What you have to do: Please filter the data below down to the lines holding the string "freeValid".

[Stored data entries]

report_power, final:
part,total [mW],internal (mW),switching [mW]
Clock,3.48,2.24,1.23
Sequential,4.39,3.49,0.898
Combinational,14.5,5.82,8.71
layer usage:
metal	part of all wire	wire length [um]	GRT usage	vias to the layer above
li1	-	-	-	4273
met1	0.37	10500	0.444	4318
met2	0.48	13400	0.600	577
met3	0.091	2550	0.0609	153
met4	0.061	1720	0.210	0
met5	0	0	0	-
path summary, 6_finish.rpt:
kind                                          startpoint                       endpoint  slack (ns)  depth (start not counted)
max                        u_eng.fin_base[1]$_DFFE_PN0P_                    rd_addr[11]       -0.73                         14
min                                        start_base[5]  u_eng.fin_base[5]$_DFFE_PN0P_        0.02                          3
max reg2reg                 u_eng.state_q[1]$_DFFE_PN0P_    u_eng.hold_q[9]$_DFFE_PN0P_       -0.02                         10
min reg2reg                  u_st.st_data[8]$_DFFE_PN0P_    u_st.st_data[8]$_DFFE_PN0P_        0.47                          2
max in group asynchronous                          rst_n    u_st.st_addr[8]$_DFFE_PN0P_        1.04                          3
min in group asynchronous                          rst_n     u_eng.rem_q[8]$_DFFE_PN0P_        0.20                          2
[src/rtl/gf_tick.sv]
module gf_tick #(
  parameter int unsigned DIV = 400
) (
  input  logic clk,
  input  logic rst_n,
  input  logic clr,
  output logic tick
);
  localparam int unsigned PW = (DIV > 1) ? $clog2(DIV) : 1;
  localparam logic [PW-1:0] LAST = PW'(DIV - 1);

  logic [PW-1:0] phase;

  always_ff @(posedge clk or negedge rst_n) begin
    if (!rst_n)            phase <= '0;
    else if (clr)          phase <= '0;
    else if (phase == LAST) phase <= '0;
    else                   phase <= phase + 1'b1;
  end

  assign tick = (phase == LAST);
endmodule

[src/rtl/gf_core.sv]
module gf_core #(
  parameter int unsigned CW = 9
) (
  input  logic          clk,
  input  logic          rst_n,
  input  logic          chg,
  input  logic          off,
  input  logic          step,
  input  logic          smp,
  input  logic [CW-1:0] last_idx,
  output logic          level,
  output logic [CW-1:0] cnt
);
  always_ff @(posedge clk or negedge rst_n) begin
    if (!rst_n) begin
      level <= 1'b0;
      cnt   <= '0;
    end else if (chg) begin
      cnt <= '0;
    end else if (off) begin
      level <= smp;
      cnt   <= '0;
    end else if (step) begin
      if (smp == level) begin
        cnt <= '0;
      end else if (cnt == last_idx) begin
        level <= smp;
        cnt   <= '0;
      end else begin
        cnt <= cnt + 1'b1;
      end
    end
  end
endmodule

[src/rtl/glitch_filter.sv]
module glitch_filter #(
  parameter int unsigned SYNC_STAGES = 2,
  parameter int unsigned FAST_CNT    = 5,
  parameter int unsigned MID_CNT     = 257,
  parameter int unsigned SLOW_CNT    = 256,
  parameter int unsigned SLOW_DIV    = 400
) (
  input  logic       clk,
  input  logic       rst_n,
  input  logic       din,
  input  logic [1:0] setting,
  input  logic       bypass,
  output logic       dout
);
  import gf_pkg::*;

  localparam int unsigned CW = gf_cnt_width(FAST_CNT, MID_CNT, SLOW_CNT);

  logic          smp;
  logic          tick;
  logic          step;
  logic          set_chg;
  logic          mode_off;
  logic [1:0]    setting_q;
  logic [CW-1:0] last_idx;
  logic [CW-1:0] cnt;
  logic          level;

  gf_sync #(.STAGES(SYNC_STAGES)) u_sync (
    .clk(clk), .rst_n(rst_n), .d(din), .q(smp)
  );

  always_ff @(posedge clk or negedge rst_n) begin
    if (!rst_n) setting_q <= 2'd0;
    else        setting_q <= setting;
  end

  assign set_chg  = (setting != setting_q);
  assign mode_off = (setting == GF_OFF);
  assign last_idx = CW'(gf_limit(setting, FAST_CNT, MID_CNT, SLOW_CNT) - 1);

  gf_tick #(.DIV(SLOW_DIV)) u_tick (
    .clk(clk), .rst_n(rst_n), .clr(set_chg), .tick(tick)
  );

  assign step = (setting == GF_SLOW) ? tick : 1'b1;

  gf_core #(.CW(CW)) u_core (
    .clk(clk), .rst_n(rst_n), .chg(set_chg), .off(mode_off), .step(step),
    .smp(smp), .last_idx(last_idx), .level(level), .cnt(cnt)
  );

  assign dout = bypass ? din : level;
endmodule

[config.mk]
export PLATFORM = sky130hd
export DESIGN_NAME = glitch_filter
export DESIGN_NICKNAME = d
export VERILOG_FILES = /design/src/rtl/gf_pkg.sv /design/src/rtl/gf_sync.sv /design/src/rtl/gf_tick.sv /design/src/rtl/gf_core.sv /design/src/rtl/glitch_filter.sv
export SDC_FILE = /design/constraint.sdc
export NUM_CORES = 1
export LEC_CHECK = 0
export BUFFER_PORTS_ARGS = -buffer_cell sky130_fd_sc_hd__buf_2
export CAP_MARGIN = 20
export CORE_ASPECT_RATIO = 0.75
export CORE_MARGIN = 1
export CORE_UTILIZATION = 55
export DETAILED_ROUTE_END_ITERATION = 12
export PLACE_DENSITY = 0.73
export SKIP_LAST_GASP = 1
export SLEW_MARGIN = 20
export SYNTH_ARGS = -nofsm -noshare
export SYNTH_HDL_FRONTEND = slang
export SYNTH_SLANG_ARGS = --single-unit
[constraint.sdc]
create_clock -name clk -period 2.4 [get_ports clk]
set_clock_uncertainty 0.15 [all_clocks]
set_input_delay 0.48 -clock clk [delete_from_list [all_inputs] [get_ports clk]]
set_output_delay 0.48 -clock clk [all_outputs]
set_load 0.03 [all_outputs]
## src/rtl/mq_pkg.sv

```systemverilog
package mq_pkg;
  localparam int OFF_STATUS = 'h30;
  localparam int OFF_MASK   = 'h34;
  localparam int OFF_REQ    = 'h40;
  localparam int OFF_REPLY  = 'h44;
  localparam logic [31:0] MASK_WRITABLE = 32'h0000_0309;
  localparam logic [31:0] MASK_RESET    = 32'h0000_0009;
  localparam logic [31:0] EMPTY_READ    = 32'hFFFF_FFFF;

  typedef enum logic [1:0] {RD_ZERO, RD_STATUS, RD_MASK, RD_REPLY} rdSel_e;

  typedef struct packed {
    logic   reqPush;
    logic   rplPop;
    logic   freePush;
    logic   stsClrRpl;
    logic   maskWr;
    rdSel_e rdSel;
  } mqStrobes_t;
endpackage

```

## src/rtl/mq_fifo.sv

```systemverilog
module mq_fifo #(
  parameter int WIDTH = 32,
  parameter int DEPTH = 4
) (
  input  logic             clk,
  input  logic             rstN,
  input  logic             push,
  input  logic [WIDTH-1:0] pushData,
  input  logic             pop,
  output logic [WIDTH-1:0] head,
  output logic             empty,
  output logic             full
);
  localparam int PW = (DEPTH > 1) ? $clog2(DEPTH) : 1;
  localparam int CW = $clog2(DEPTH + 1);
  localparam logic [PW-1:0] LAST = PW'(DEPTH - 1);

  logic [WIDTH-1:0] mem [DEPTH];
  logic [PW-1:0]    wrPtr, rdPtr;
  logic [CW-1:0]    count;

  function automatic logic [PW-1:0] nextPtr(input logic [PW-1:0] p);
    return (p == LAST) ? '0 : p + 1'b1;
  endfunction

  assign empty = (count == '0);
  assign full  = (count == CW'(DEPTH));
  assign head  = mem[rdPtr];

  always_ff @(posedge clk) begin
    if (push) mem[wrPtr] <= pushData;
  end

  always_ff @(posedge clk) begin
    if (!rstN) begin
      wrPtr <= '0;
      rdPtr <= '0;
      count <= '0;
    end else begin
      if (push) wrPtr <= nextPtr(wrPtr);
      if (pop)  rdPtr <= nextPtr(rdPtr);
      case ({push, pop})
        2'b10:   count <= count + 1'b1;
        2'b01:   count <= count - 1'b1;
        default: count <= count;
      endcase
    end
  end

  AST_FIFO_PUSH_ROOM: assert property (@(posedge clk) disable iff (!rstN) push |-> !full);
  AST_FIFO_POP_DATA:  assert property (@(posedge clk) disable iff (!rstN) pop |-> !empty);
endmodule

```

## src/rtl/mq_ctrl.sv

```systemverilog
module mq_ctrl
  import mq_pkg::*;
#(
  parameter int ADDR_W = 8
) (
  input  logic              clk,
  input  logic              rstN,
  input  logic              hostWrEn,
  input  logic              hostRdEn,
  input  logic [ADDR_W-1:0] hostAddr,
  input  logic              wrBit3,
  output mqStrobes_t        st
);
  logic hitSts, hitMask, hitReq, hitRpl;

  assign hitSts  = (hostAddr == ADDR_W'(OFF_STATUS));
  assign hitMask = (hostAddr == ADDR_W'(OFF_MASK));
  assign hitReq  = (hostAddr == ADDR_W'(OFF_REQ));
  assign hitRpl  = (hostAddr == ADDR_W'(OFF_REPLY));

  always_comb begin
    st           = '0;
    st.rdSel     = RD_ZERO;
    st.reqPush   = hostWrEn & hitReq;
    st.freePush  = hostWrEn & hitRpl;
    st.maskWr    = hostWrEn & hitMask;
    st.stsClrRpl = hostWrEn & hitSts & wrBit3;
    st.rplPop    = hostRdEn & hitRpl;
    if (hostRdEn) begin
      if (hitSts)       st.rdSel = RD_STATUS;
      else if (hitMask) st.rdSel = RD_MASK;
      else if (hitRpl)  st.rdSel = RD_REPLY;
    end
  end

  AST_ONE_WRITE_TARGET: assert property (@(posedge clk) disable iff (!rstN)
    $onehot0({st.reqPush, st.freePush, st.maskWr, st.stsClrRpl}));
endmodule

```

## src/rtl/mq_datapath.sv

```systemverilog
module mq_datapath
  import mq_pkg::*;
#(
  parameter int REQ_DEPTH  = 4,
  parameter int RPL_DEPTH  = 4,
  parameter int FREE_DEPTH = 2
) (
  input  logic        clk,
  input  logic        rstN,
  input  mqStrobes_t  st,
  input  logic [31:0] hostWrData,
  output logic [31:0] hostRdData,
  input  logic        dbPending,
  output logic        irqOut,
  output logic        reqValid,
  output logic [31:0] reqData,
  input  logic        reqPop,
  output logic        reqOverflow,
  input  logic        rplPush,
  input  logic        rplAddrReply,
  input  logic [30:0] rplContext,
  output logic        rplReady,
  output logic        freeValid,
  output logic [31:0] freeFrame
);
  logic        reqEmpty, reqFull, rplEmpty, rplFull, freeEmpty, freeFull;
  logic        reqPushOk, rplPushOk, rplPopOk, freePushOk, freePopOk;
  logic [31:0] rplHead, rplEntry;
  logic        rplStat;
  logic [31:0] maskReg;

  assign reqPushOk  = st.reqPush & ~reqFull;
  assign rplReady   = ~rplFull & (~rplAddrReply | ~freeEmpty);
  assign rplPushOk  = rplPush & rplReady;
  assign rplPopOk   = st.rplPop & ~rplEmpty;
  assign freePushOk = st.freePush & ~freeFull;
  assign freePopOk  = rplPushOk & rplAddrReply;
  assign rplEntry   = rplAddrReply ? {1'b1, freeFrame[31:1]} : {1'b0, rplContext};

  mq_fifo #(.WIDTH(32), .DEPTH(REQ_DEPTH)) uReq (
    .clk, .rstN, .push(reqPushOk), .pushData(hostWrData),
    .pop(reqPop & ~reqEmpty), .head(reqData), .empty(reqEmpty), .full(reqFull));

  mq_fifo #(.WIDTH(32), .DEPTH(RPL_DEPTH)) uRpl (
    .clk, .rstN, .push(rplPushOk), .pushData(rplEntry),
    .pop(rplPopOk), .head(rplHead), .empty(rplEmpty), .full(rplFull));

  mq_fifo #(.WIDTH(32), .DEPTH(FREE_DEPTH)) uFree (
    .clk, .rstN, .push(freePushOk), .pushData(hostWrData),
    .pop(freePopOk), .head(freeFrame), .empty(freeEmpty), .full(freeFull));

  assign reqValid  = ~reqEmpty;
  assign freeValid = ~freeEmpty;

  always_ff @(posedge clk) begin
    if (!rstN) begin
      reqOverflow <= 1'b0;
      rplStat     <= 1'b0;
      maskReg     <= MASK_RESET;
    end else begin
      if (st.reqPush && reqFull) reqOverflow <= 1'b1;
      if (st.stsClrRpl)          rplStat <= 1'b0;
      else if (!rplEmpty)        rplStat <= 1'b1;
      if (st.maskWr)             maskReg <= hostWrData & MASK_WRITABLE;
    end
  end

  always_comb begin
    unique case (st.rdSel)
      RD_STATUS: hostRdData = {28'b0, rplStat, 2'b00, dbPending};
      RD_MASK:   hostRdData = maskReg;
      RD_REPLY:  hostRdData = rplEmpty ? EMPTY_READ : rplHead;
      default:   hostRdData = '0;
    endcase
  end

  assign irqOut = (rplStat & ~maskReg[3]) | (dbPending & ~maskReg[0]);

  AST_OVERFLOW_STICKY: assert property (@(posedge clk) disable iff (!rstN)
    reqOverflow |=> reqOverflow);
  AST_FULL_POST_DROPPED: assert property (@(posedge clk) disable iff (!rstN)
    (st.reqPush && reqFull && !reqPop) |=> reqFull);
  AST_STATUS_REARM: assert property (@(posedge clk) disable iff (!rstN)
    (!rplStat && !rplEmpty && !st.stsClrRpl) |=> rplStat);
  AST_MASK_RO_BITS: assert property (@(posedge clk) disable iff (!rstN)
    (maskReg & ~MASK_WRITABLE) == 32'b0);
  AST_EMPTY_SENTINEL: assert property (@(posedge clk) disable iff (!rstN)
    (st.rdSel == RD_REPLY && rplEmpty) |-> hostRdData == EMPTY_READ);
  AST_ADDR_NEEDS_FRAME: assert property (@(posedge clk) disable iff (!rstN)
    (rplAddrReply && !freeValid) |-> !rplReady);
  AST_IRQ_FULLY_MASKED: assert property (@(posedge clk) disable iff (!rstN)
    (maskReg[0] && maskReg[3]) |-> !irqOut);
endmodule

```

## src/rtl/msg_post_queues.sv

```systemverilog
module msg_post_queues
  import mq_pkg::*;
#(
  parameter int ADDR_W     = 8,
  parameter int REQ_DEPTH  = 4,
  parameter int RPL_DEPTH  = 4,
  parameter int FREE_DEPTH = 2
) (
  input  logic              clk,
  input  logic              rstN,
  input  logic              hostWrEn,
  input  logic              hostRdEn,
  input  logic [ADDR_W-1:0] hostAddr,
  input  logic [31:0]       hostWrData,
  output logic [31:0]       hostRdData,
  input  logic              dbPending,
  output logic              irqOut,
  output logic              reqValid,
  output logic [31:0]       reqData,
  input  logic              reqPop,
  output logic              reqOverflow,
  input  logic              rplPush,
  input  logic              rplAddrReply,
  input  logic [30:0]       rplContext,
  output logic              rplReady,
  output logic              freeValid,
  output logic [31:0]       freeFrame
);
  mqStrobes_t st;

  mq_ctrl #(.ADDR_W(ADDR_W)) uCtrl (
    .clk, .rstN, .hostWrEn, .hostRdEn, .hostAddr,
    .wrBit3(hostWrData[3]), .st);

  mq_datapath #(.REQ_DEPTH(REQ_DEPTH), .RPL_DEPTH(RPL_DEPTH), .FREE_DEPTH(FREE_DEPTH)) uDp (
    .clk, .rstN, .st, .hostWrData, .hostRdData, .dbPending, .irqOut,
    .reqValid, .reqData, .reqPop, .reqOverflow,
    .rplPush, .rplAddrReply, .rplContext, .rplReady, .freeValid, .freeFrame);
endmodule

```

Task solution:
  output logic        freeValid,
  assign freeValid = ~freeEmpty;
    (rplAddrReply && !freeValid) |-> !rplReady);
  output logic              freeValid,
    .rplPush, .rplAddrReply, .rplContext, .rplReady, .freeValid, .freeFrame);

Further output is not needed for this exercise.